Com 1.500 atas contestadas e 350 mil votos sub judice, a apuração do Peru pode se estender até o fim do mês. A recontagem não é prevista pela legislação local, o que complica o anúncio do resultado oficial.
A disputa segue entre Keiko Fujimori e Roberto Sánchez. Com 96% das urnas apuradas, Sánchez aparece com 50,11% vs. 49,89% de Fujimori, diferença que pode variar conforme a revisão de atas observadas.
O foco da contagem está nas atas observadas, boletins com irregularidades que precisam de revisão antes de entrarem no resultado final.
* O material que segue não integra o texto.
==> config.mk <==
export PLATFORM = sky130hd
export DESIGN_NAME = mme_mac
export DESIGN_NICKNAME = d
export VERILOG_FILES = /design/src/rtl/mme_pkg.sv /design/src/rtl/mme_mac.sv
export SDC_FILE = /design/constraint.sdc
export NUM_CORES = 1
export LEC_CHECK = 0
export BUFFER_PORTS_ARGS = -buffer_cell sky130_fd_sc_hd__buf_4
export CAP_MARGIN = 10
export CORE_UTILIZATION = 45
export CTS_BUF_LIST = sky130_fd_sc_hd__clkbuf_8
export CTS_CLUSTER_DIAMETER = 100
export DETAILED_ROUTE_END_ITERATION = 10
export GPL_ROUTABILITY_DRIVEN = 0
export SYNTH_ARGS = -nofsm -noshare
export SYNTH_HDL_FRONTEND = slang
export SYNTH_SLANG_ARGS = --single-unit
==> constraint.sdc <==
create_clock -name clock -period 8.32 [get_ports clock]
set_input_delay 0 -clock clock [delete_from_list [all_inputs] [get_ports clock]]
set_output_delay 0 -clock clock [all_outputs]
set_load 0.005 [all_outputs]
==> config.mk <==
export PLATFORM = sky130hd
export DESIGN_NAME = umcd_ctrl
export DESIGN_NICKNAME = d
export VERILOG_FILES = /design/src/sv/umcd_pkg.sv /design/src/sv/umcd_ctrl.sv
export SDC_FILE = /design/constraint.sdc
export NUM_CORES = 1
export LEC_CHECK = 0
export BUFFER_PORTS_ARGS = -buffer_cell sky130_fd_sc_hd__buf_2
export CORE_ASPECT_RATIO = 0.6
export CORE_MARGIN = 4
export CORE_UTILIZATION = 50
export DETAILED_ROUTE_END_ITERATION = 16
export MAX_ROUTING_LAYER = met4
export PLACE_DENSITY = 0.72
export SLEW_MARGIN = 20
export SYNTH_ARGS = -nofsm -noshare
export SYNTH_HDL_FRONTEND = slang
export SYNTH_SLANG_ARGS = --single-unit
export TNS_END_PERCENT = 1
==> constraint.sdc <==
create_clock -name clk -period 2.26 [get_ports clk]
set_clock_uncertainty 0.05 [all_clocks]
set_input_delay 0.226 -clock clk [delete_from_list [all_inputs] [get_ports clk]]
set_output_delay 0.226 -clock clk [all_outputs]
set_load 0.02 [all_outputs]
Essas atas representam cerca de 350 mil votos ainda não computados.
A explicação dos especialistas é que a votação peruana envolve processamento manual. Cada seção preenche uma folha com resultados, assinaturas e eventuais incidentes, o que facilita erros que impeçam a inclusão imediata na contagem.
Ao contrário de modelos com urnas eletrônicas, no Peru a conferência documental é central para consolidar o resultado. Folhas com problemas podem exigir recontagem ou descarte até que a Justiça Eleitoral as aprove, o que aumenta a incerteza.
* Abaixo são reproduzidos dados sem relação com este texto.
[src/hdl/sha256_stream_hasher_core_assert.svh]
// assertion macros used by the hasher controller rtl
`ifndef SHA256_STREAM_HASHER_CORE_ASSERT_SVH
`define SHA256_STREAM_HASHER_CORE_ASSERT_SVH

// same-cycle implication, sampled on clk, off while rst_n is low
`define SHS_ASSERT_IMP(lbl, ante, cons) \
  lbl: assert property (@(posedge clk) disable iff (!rst_n) (ante) |-> (cons)) \
    else $error("hasher assertion failed");

// next-cycle implication, sampled on clk, off while rst_n is low
`define SHS_ASSERT_NXT(lbl, ante, cons) \
  lbl: assert property (@(posedge clk) disable iff (!rst_n) (ante) |=> (cons)) \
    else $error("hasher assertion failed");

`endif

[src/hdl/shs_pkg.sv]
// types, constants and tables of the sha-256 stream hasher
`default_nettype none

package shs_pkg;

  localparam logic [7:0] PAD_BYTE = 8'h80;
  localparam logic [5:0] LEN_POS  = 6'd56;

  typedef struct packed {
    logic [63:0] data_bytes;
    logic [3:0]  byte_count;
    logic        end_flag;
  } in_item_t;

  typedef struct packed {
    logic [63:0] digest_word;
    logic [1:0]  word_index;
    logic        final_word;
  } out_item_t;

  typedef enum logic [2:0] {
    ST_IDLE,
    ST_ABSORB,
    ST_PAD,
    ST_PAD2,
    ST_LOAD,
    ST_ROUND,
    ST_UPDATE,
    ST_OUT
  } shs_state_t;

  typedef enum logic [1:0] {
    AFT_DATA,
    AFT_PAD2,
    AFT_OUT
  } shs_after_t;

  typedef struct packed {
    logic       capture;
    logic       absorb;
    logic       pad_first;
    logic       pad_second;
    logic       put_len;
    logic       load_vars;
    logic       round;
    logic       update;
    logic       restart;
    logic [5:0] rnd;
    logic [1:0] word_idx;
  } dp_cmd_t;

  typedef struct packed {
    logic block_full;
    logic pend_last;
    logic fill_late;
  } dp_stat_t;

  function automatic logic [31:0] init_h(input logic [2:0] idx);
    logic [31:0] r;
    case (idx)
      3'd0:    r = 32'h6a09e667;
      3'd1:    r = 32'hbb67ae85;
      3'd2:    r = 32'h3c6ef372;
      3'd3:    r = 32'ha54ff53a;
      3'd4:    r = 32'h510e527f;
      3'd5:    r = 32'h9b05688c;
      3'd6:    r = 32'h1f83d9ab;
      default: r = 32'h5be0cd19;
    endcase
    return r;
  endfunction

  function automatic logic [31:0] round_k(input logic [5:0] idx);
    logic [31:0] r;
    case (idx)
      6'd0:  r = 32'h428a2f98;  6'd1:  r = 32'h71374491;
      6'd2:  r = 32'hb5c0fbcf;  6'd3:  r = 32'he9b5dba5;
      6'd4:  r = 32'h3956c25b;  6'd5:  r = 32'h59f111f1;
      6'd6:  r = 32'h923f82a4;  6'd7:  r = 32'hab1c5ed5;
      6'd8:  r = 32'hd807aa98;  6'd9:  r = 32'h12835b01;
      6'd10: r = 32'h243185be;  6'd11: r = 32'h550c7dc3;
      6'd12: r = 32'h72be5d74;  6'd13: r = 32'h80deb1fe;
      6'd14: r = 32'h9bdc06a7;  6'd15: r = 32'hc19bf174;
      6'd16: r = 32'he49b69c1;  6'd17: r = 32'hefbe4786;
      6'd18: r = 32'h0fc19dc6;  6'd19: r = 32'h240ca1cc;
      6'd20: r = 32'h2de92c6f;  6'd21: r = 32'h4a7484aa;
      6'd22: r = 32'h5cb0a9dc;  6'd23: r = 32'h76f988da;
      6'd24: r = 32'h983e5152;  6'd25: r = 32'ha831c66d;
      6'd26: r = 32'hb00327c8;  6'd27: r = 32'hbf597fc7;
      6'd28: r = 32'hc6e00bf3;  6'd29: r = 32'hd5a79147;
      6'd30: r = 32'h06ca6351;  6'd31: r = 32'h14292967;
      6'd32: r = 32'h27b70a85;  6'd33: r = 32'h2e1b2138;
      6'd34: r = 32'h4d2c6dfc;  6'd35: r = 32'h53380d13;
      6'd36: r = 32'h650a7354;  6'd37: r = 32'h766a0abb;
      6'd38: r = 32'h81c2c92e;  6'd39: r = 32'h92722c85;
      6'd40: r = 32'ha2bfe8a1;  6'd41: r = 32'ha81a664b;
      6'd42: r = 32'hc24b8b70;  6'd43: r = 32'hc76c51a3;
      6'd44: r = 32'hd192e819;  6'd45: r = 32'hd6990624;
      6'd46: r = 32'hf40e3585;  6'd47: r = 32'h106aa070;
      6'd48: r = 32'h19a4c116;  6'd49: r = 32'h1e376c08;
      6'd50: r = 32'h2748774c;  6'd51: r = 32'h34b0bcb5;
      6'd52: r = 32'h391c0cb3;  6'd53: r = 32'h4ed8aa4a;
      6'd54: r = 32'h5b9cca4f;  6'd55: r = 32'h682e6ff3;
      6'd56: r = 32'h748f82ee;  6'd57: r = 32'h78a5636f;
      6'd58: r = 32'h84c87814;  6'd59: r = 32'h8cc70208;
      6'd60: r = 32'h90befffa;  6'd61: r = 32'ha4506ceb;
      6'd62: r = 32'hbef9a3f7;  6'd63: r = 32'hc67178f2;
      default: r = 32'h0;
    endcase
    return r;
  endfunction

endpackage

`default_nettype wire

[src/hdl/sha256_stream_hasher_core.sv]
// top level of the streaming sha-256 hasher
// each input item brings up to eight message bytes (first byte in bits 63..56, byte_count
// above eight counts as eight) and an end flag; the block gathers bytes into a 64-byte
// block window and runs the 64-round compression on one shared round unit, one round per
// clock, whenever the window fills. an item is taken only while the block is idle, so the
// next item waits until the last one is through: intake accepts the item, then writes
// its bytes into the window, and an item that fills the window then adds the load of
// the working variables, 64 rounds and the chain value update, followed by a second
// write pass for any bytes left over. an item with the end flag then pads (0x80, zero
// fill, 64-bit bit length, wrapping modulo 2^64), which takes one or two further
// compressions, and the digest leaves as four 64-bit items, word_index 0 first, final_word
// on the last; after the last one is taken the chain value, fill and length restart for a
// new message.
// rst_n is synchronous, active low; no clearing pass is needed after reset
`default_nettype none

module sha256_stream_hasher_core (
  input  wire                 clk,
  input  wire                 rst_n,
  // message item channel
  input  wire                 in_valid,
  output logic                in_ready,
  input  shs_pkg::in_item_t   in_item,
  // digest item channel
  output logic                out_valid,
  input  wire                 out_ready,
  output shs_pkg::out_item_t  out_item
);
  import shs_pkg::*;

  // commands towards the datapath and status back from it
  dp_cmd_t  cmd;
  dp_stat_t stat;

  // sequencing: intake, padding, round count, digest readout
  shs_ctrl u_ctrl (
    .clk       (clk),
    .rst_n     (rst_n),
    .in_valid  (in_valid),
    .in_ready  (in_ready),
    .out_valid (out_valid),
    .out_ready (out_ready),
    .stat      (stat),
    .cmd       (cmd)
  );

  // storage and arithmetic: window, schedule, round unit, chain value, length
  shs_datapath u_datapath (
    .clk      (clk),
    .rst_n    (rst_n),
    .in_item  (in_item),
    .cmd      (cmd),
    .stat     (stat),
    .out_item (out_item)
  );

endmodule

`default_nettype wire

[src/hdl/shs_datapath.sv]
// datapath: block window, message schedule, round unit, chain value and length
`default_nettype none

module shs_datapath (
  input  wire                  clk,
  input  wire                  rst_n,
  input  shs_pkg::in_item_t    in_item,
  input  shs_pkg::dp_cmd_t     cmd,
  output shs_pkg::dp_stat_t    stat,
  output shs_pkg::out_item_t   out_item
);
  import shs_pkg::*;

  function automatic logic [31:0] rotr(input logic [31:0] x, input int n);
    return (x >> n) | (x << (32 - n));
  endfunction

  function automatic logic [31:0] bsig0(input logic [31:0] x);
    return rotr(x, 2) ^ rotr(x, 13) ^ rotr(x, 22);
  endfunction

  function automatic logic [31:0] bsig1(input logic [31:0] x);
    return rotr(x, 6) ^ rotr(x, 11) ^ rotr(x, 25);
  endfunction

  function automatic logic [31:0] ssig0(input logic [31:0] x);
    return rotr(x, 7) ^ rotr(x, 18) ^ (x >> 3);
  endfunction

  function automatic logic [31:0] ssig1(input logic [31:0] x);
    return rotr(x, 17) ^ rotr(x, 19) ^ (x >> 10);
  endfunction

  // block window doubles as the 16-word schedule shift line
  logic [15:0][31:0] w_r, w_nxt;
  logic [7:0][31:0]  h_r, h_nxt;
  logic [7:0][31:0]  v_r, v_nxt;
  logic [5:0]        fill_r, fill_nxt;
  logic [63:0]       len_r, len_nxt;
  logic [63:0]       pend_data_r, pend_data_nxt;
  logic [3:0]        pend_cnt_r, pend_cnt_nxt;
  logic              pend_last_r, pend_last_nxt;

  logic [3:0]  cnt_sat;
  logic [6:0]  fill_sum;
  logic [6:0]  room;
  logic [3:0]  take;
  logic [31:0] t1, t2, w_new;
  logic [5:0]  off;

  assign cnt_sat  = (in_item.byte_count > 4'd8) ? 4'd8 : in_item.byte_count;
  assign fill_sum = {1'b0, fill_r} + {3'b000, pend_cnt_r};
  assign room     = 7'd64 - {1'b0, fill_r};
  // when the block fills, the room left is at most eight bytes
  assign take     = fill_sum[6] ? room[3:0] : pend_cnt_r;

  assign stat.block_full = fill_sum[6];
  assign stat.pend_last  = pend_last_r;
  assign stat.fill_late  = (fill_r >= LEN_POS);

  assign t1 = v_r[7] + bsig1(v_r[4]) + ((v_r[4] & v_r[5]) ^ (~v_r[4] & v_r[6]))
            + round_k(cmd.rnd) + w_r[0];
  assign t2 = bsig0(v_r[0])
            + ((v_r[0] & v_r[1]) ^ (v_r[0] & v_r[2]) ^ (v_r[1] & v_r[2]));
  assign w_new = ssig1(w_r[14]) + w_r[9] + ssig0(w_r[1]) + w_r[0];

  // pending item, window fill and length
  always_comb begin
    pend_data_nxt = pend_data_r;
    pend_cnt_nxt  = pend_cnt_r;
    pend_last_nxt = pend_last_r;
    len_nxt       = len_r;
    fill_nxt      = fill_r;
    if (cmd.capture) begin
      pend_data_nxt = in_item.data_bytes;
      pend_cnt_nxt  = cnt_sat;
      pend_last_nxt = in_item.end_flag;
      len_nxt       = len_r + {57'd0, cnt_sat, 3'b000};
    end else if (cmd.absorb) begin
      pend_data_nxt = pend_data_r << {take, 3'b000};
      pend_cnt_nxt  = pend_cnt_r - take;
      fill_nxt      = fill_r + {2'b00, take};
    end else if (cmd.restart) begin
      len_nxt  = 64'd0;
      fill_nxt = 6'd0;
    end
  end

  // block window writes and schedule shift
  always_comb begin
    w_nxt = w_r;
    off   = 6'd0;
    if (cmd.round) begin
      for (int i = 0; i < 15; i++) begin
        w_nxt[i] = w_r[i+1];
      end
      w_nxt[15] = w_new;
    end else begin
      for (int p = 0; p < 64; p++) begin
        off = 6'(p) - fill_r;
        if (cmd.absorb && (off < {2'b00, take})) begin
          w_nxt[p>>2][8*(3-(p&3)) +: 8] = pend_data_r[{3'd7 - off[2:0], 3'b000} +: 8];
        end
        if (cmd.pad_first) begin
          if (6'(p) == fill_r) begin
            w_nxt[p>>2][8*(3-(p&3)) +: 8] = PAD_BYTE;
          end else if (6'(p) > fill_r) begin
            w_nxt[p>>2][8*(3-(p&3)) +: 8] = 8'h00;
          end
        end
        if (cmd.pad_second) begin
          w_nxt[p>>2][8*(3-(p&3)) +: 8] = 8'h00;
        end
        if (cmd.put_len && (6'(p) >= LEN_POS)) begin
          w_nxt[p>>2][8*(3-(p&3)) +: 8] = len_r[8*(63-p) +: 8];
        end
      end
    end
  end

  // working variables
  always_comb begin
    v_nxt = v_r;
    if (cmd.load_vars) begin
      v_nxt = h_r;
    end else if (cmd.round) begin
      v_nxt[7] = v_r[6];
      v_nxt[6] = v_r[5];
      v_nxt[5] = v_r[4];
      v_nxt[4] = v_r[3] + t1;
      v_nxt[3] = v_r[2];
      v_nxt[2] = v_r[1];
      v_nxt[1] = v_r[0];
      v_nxt[0] = t1 + t2;
    end
  end

  // chain value
  always_comb begin
    h_nxt = h_r;
    if (cmd.update) begin
      for (int i = 0; i < 8; i++) begin
        h_nxt[i] = h_r[i] + v_r[i];
      end
    end else if (cmd.restart) begin
      for (int i = 0; i < 8; i++) begin
        h_nxt[i] = init_h(3'(i));
      end
    end
  end

  always_ff @(posedge clk) begin
    if (!rst_n) begin
      for (int i = 0; i < 8; i++) begin
        h_r[i] <= init_h(3'(i));
      end
      fill_r      <= 6'd0;
      len_r       <= 64'd0;
      pend_cnt_r  <= 4'd0;
      pend_last_r <= 1'b0;
    end else begin
      h_r         <= h_nxt;
      fill_r      <= fill_nxt;
      len_r       <= len_nxt;
      pend_cnt_r  <= pend_cnt_nxt;
      pend_last_r <= pend_last_nxt;
    end
  end

  always_ff @(posedge clk) begin
    w_r         <= w_nxt;
    v_r         <= v_nxt;
    pend_data_r <= pend_data_nxt;
  end

  always_comb begin
    case (cmd.word_idx)
      2'd0:    out_item.digest_word = {h_r[0], h_r[1]};
      2'd1:    out_item.digest_word = {h_r[2], h_r[3]};
      2'd2:    out_item.digest_word = {h_r[4], h_r[5]};
      default: out_item.digest_word = {h_r[6], h_r[7]};
    endcase
    out_item.word_index = cmd.word_idx;
    out_item.final_word = (cmd.word_idx == 2'd3);
  end

endmodule

`default_nettype wire

[src/hdl/shs_ctrl.sv]
// controller: item intake, padding sequence, round count and digest readout
`default_nettype none

`include "sha256_stream_hasher_core_assert.svh"

module shs_ctrl (
  input  wire                clk,
  input  wire                rst_n,
  input  wire                in_valid,
  output logic               in_ready,
  output logic               out_valid,
  input  wire                out_ready,
  input  shs_pkg::dp_stat_t  stat,
  output shs_pkg::dp_cmd_t   cmd
);
  import shs_pkg::*;

  shs_state_t state_r, state_nxt;
  shs_after_t after_r, after_nxt;
  logic [5:0] rnd_r, rnd_nxt;
  logic [1:0] idx_r, idx_nxt;
  logic       last_word;

  assign last_word = (idx_r == 2'd3);

  // next state
  always_comb begin
    state_nxt = state_r;
    unique case (state_r)
      ST_IDLE: begin
        if (in_valid) state_nxt = ST_ABSORB;
      end
      ST_ABSORB: begin
        if (stat.block_full)     state_nxt = ST_LOAD;
        else if (stat.pend_last) state_nxt = ST_PAD;
        else                     state_nxt = ST_IDLE;
      end
      ST_PAD:   state_nxt = ST_LOAD;
      ST_PAD2:  state_nxt = ST_LOAD;
      ST_LOAD:  state_nxt = ST_ROUND;
      ST_ROUND: begin
        if (rnd_r == 6'd63) state_nxt = ST_UPDATE;
      end
      ST_UPDATE: begin
        unique case (after_r)
          AFT_DATA: state_nxt = ST_ABSORB;
          AFT_PAD2: state_nxt = ST_PAD2;
          AFT_OUT:  state_nxt = ST_OUT;
          default:  state_nxt = ST_IDLE;
        endcase
      end
      ST_OUT: begin
        if (out_ready && last_word) state_nxt = ST_IDLE;
      end
      default: state_nxt = ST_IDLE;
    endcase
  end

  // outputs and commands
  always_comb begin
    in_ready     = 1'b0;
    out_valid    = 1'b0;
    cmd          = '0;
    cmd.rnd      = rnd_r;
    cmd.word_idx = idx_r;
    after_nxt    = after_r;
    rnd_nxt      = rnd_r;
    idx_nxt      = idx_r;
    unique case (state_r)
      ST_IDLE: begin
        in_ready    = 1'b1;
        cmd.capture = in_valid;
      end
      ST_ABSORB: begin
        cmd.absorb = 1'b1;
        after_nxt  = AFT_DATA;
      end
      ST_PAD: begin
        cmd.pad_first = 1'b1;
        cmd.put_len   = !stat.fill_late;
        after_nxt     = stat.fill_late ? AFT_PAD2 : AFT_OUT;
      end
      ST_PAD2: begin
        cmd.pad_second = 1'b1;
        cmd.put_len    = 1'b1;
        after_nxt      = AFT_OUT;
      end
      ST_LOAD: begin
        cmd.load_vars = 1'b1;
        rnd_nxt       = 6'd0;
      end
      ST_ROUND: begin
        cmd.round = 1'b1;
        rnd_nxt   = rnd_r + 6'd1;
      end
      ST_UPDATE: begin
        cmd.update = 1'b1;
      end
      ST_OUT: begin
        out_valid   = 1'b1;
        cmd.restart = out_ready && last_word;
        if (out_ready) idx_nxt = idx_r + 2'd1;
      end
      default: begin
        in_ready = 1'b0;
      end
    endcase
  end

  always_ff @(posedge clk) begin
    if (!rst_n) begin
      state_r <= ST_IDLE;
      after_r <= AFT_DATA;
      rnd_r   <= 6'd0;
      idx_r   <= 2'd0;
    end else begin
      state_r <= state_nxt;
      after_r <= after_nxt;
      rnd_r   <= rnd_nxt;
      idx_r   <= idx_nxt;
    end
  end

  logic [5:0] work_cmds;
  assign work_cmds = {cmd.absorb, cmd.pad_first, cmd.pad_second,
                      cmd.load_vars, cmd.round, cmd.update};

  `SHS_ASSERT_IMP(a_no_overlap, in_ready, !out_valid)
  `SHS_ASSERT_IMP(a_one_step, 1'b1, $onehot0(work_cmds))
  `SHS_ASSERT_NXT(a_round_end, (state_r == ST_ROUND) && (rnd_r == 6'd63), state_r == ST_UPDATE)
  `SHS_ASSERT_NXT(a_back_idle, out_valid && out_ready && last_word, in_ready && (idx_r == 2'd0))

endmodule

`default_nettype wire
Mais de 1.500 atas contestadas já foram identificadas. Segundo o direito eleitoral, a recontagem ocorre apenas em sessões com pendências não resolvidas entre as atas, com a decisão final cabendo aos Tribunais Eleitorais Especiais.
A distribuição geográfica das atas é relevante. Dados indicam que mais de 900 atas observadas são de Lima e Callao, áreas historicamente favoráveis a Fujimori, o que pode favorecer a candidata caso as revisões sejam incorporadas ao resultado.